Los gobiernos de todo el mundo se reunirán el miércoles para discutir el azote persistente de la tuberculosis, que el año pasado se cobró más vidas que cualquier otra enfermedad contagiosa.

Alrededor de 1,3 millones de personas en todo el mundo murieron de tuberculosis en 2017. Otras 300.000 personas con VIH y tuberculosis murieron el año pasado, según cifras de la Organización Mundial de la Salud publicadas este mes.

Conocida anteriormente como "consumo" por la forma en que los enfermos parecen consumirse, la tuberculosis se conoce desde hace siglos. La bacteria responsable de la tuberculosis se descubrió hace 136 años y el desarrollo de un antibiótico eficaz ayudó a los países ricos a contener en gran parte la enfermedad después de la Segunda Guerra Mundial.

Aun así, la agencia de salud de la ONU estima que alrededor de 10 millones de personas en todo el mundo contraen la tuberculosis cada año, principalmente en países pobres donde el acceso a la atención médica es limitado.

“Realmente es una epidemia mundial”, dijo la doctora Tereza Kasaeva, que dirige el programa de la OMS para combatir la tuberculosis.

Hablando antes de una reunión de alto nivel al margen de la Asamblea General de la ONU, Kasaeva dijo que el objetivo de la organización de erradicar la tuberculosis en todo el mundo para 2030 "es muy ambicioso dado que, por ahora, el progreso es demasiado lento".
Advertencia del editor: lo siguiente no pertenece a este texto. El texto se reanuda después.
===== src/flat_wrapper.sv =====
// flat-port wrapper written by rule: the top's interface ports become plain ports
module pc_redirect_unit_flat 
#(
    parameter int unsigned      WIDTH      = 32,
    parameter logic [WIDTH-1:0] RESET_PC   = 32'h0000_3000,
    parameter logic [WIDTH-1:0] EXC_VECTOR = 32'h0000_4180,
    parameter logic [WIDTH-1:0] PC_LO      = 32'h0000_3000,
    parameter logic [WIDTH-1:0] PC_HI      = 32'h0000_6ffc
)
  (clk, reset, bus_stall_f, bus_pc_sel_d, bus_npc_d, bus_eret_m, bus_epc, bus_exc_req, bus_pc_f, bus_pc4_f, bus_flush_req, bus_redirect_pending, bus_fetch_adel);
  pc_redirect_unit_if #(.WIDTH(WIDTH)) bus_i ();
  input  logic clk;
  input  logic reset;
  input wire logic [$bits(bus_i.stall_f)-1:0] bus_stall_f;
  input wire logic [$bits(bus_i.pc_sel_d)-1:0] bus_pc_sel_d;
  input wire logic [$bits(bus_i.npc_d)-1:0] bus_npc_d;
  input wire logic [$bits(bus_i.eret_m)-1:0] bus_eret_m;
  input wire logic [$bits(bus_i.epc)-1:0] bus_epc;
  input wire logic [$bits(bus_i.exc_req)-1:0] bus_exc_req;
  output wire logic [$bits(bus_i.pc_f)-1:0] bus_pc_f;
  output wire logic [$bits(bus_i.pc4_f)-1:0] bus_pc4_f;
  output wire logic [$bits(bus_i.flush_req)-1:0] bus_flush_req;
  output wire logic [$bits(bus_i.redirect_pending)-1:0] bus_redirect_pending;
  output wire logic [$bits(bus_i.fetch_adel)-1:0] bus_fetch_adel;
  assign bus_i.stall_f = bus_stall_f;
  assign bus_i.pc_sel_d = bus_pc_sel_d;
  assign bus_i.npc_d = bus_npc_d;
  assign bus_i.eret_m = bus_eret_m;
  assign bus_i.epc = bus_epc;
  assign bus_i.exc_req = bus_exc_req;
  assign bus_pc_f = bus_i.pc_f;
  assign bus_pc4_f = bus_i.pc4_f;
  assign bus_flush_req = bus_i.flush_req;
  assign bus_redirect_pending = bus_i.redirect_pending;
  assign bus_fetch_adel = bus_i.fetch_adel;
  pc_redirect_unit #(.WIDTH(WIDTH), .RESET_PC(RESET_PC), .EXC_VECTOR(EXC_VECTOR), .PC_LO(PC_LO), .PC_HI(PC_HI)) u_core (.clk(clk), .reset(reset), .bus(bus_i));
endmodule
Al igual que el VIH, la tuberculosis sigue siendo una enfermedad altamente estigmatizada, que impide que algunos pacientes busquen tratamiento.

Los expertos están particularmente preocupados por el creciente número de personas que contraen variantes de la tuberculosis resistentes a los medicamentos, muchas de las cuales no se diagnostican adecuadamente. Tratarlos puede ser costoso y arduo, y requiere años de medicación con fuertes efectos secundarios.
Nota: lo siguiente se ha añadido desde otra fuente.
==> config.mk <==
export PLATFORM = sky130hd
export DESIGN_NAME = em_rr_scheduler_flat
export DESIGN_NICKNAME = d
export VERILOG_FILES = /design/src/rtl/em_rr_scheduler_pkg.sv /design/src/rtl/em_rr_scheduler_if.sv /design/src/rtl/em_rr_arbiter.sv /design/src/rtl/em_rr_scheduler.sv /design/src/flat_wrapper.sv
export SDC_FILE = /design/constraint.sdc
export NUM_CORES = 1
export LEC_CHECK = 0
export CAP_MARGIN = 30
export CORE_ASPECT_RATIO = 0.8
export CORE_MARGIN = 4
export CORE_UTILIZATION = 48
export DETAILED_ROUTE_END_ITERATION = 10
export PLACE_DENSITY_LB_ADDON = 0.05
export SLEW_MARGIN = 15
export SYNTH_ARGS = -nofsm -noshare
export SYNTH_HDL_FRONTEND = slang
export SYNTH_HIERARCHICAL = 1
export SYNTH_SLANG_ARGS = --single-unit
==> constraint.sdc <==
create_clock -name i_clk -period 2.36 [get_ports i_clk]
set_input_delay 0.236 -clock i_clk [delete_from_list [all_inputs] [get_ports i_clk]]
set_output_delay 0.236 -clock i_clk [all_outputs]
set_load 0.05 [all_outputs]
==> src/rtl/em_rr_scheduler_pkg.sv <==
// Shared constants for the round-robin exponent/multiply engine scheduler:
// FSM state encoding, engine select encoding and engine data widths.
package em_rr_scheduler_pkg;

    // Engine data widths
    localparam int EM_P_W  = 30;
    localparam int EM_OP_W = 4;

    // Engine op select encoding
    localparam logic SEL_EXP = 1'b1;
    localparam logic SEL_MUL = 1'b0;

    // Scheduler FSM states
    localparam logic [2:0] S_IDLE    = 3'd0;
    localparam logic [2:0] S_LOAD    = 3'd1;
    localparam logic [2:0] S_START   = 3'd2;
    localparam logic [2:0] S_WAIT    = 3'd3;
    localparam logic [2:0] S_RELEASE = 3'd4;
    localparam logic [2:0] S_GAP     = 3'd5;

endpackage

==> src/rtl/em_rr_scheduler_if.sv <==
// Control/data bundle between the scheduler (master) and the shared
// exponent/multiply engine (slave).
interface em_rr_scheduler_if;
    import em_rr_scheduler_pkg::*;

    logic                load;
    logic                start;
    logic                select;
    logic [EM_OP_W-1:0]  a;
    logic [EM_OP_W-1:0]  b;
    logic                done;
    logic [EM_P_W-1:0]   p;

    modport master (output load, start, select, a, b, input done, p);
    modport slave  (input load, start, select, a, b, output done, p);

endinterface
El doctor Ralf Otto-Knapp del Comité Central Alemán para Combatir la Tuberculosis, un grupo establecido a fines del siglo XIX cuando la enfermedad todavía estaba muy extendida en gran parte de Europa, advirtió contra la complacencia sobre la enfermedad en una era de viajes globales.

“Debido a la creciente movilidad en la sociedad, también afecta a los países económicamente más poderosos", dijo. "Necesitamos una voluntad política conjunta y los recursos necesarios para combatir la tuberculosis de manera efectiva", agregó.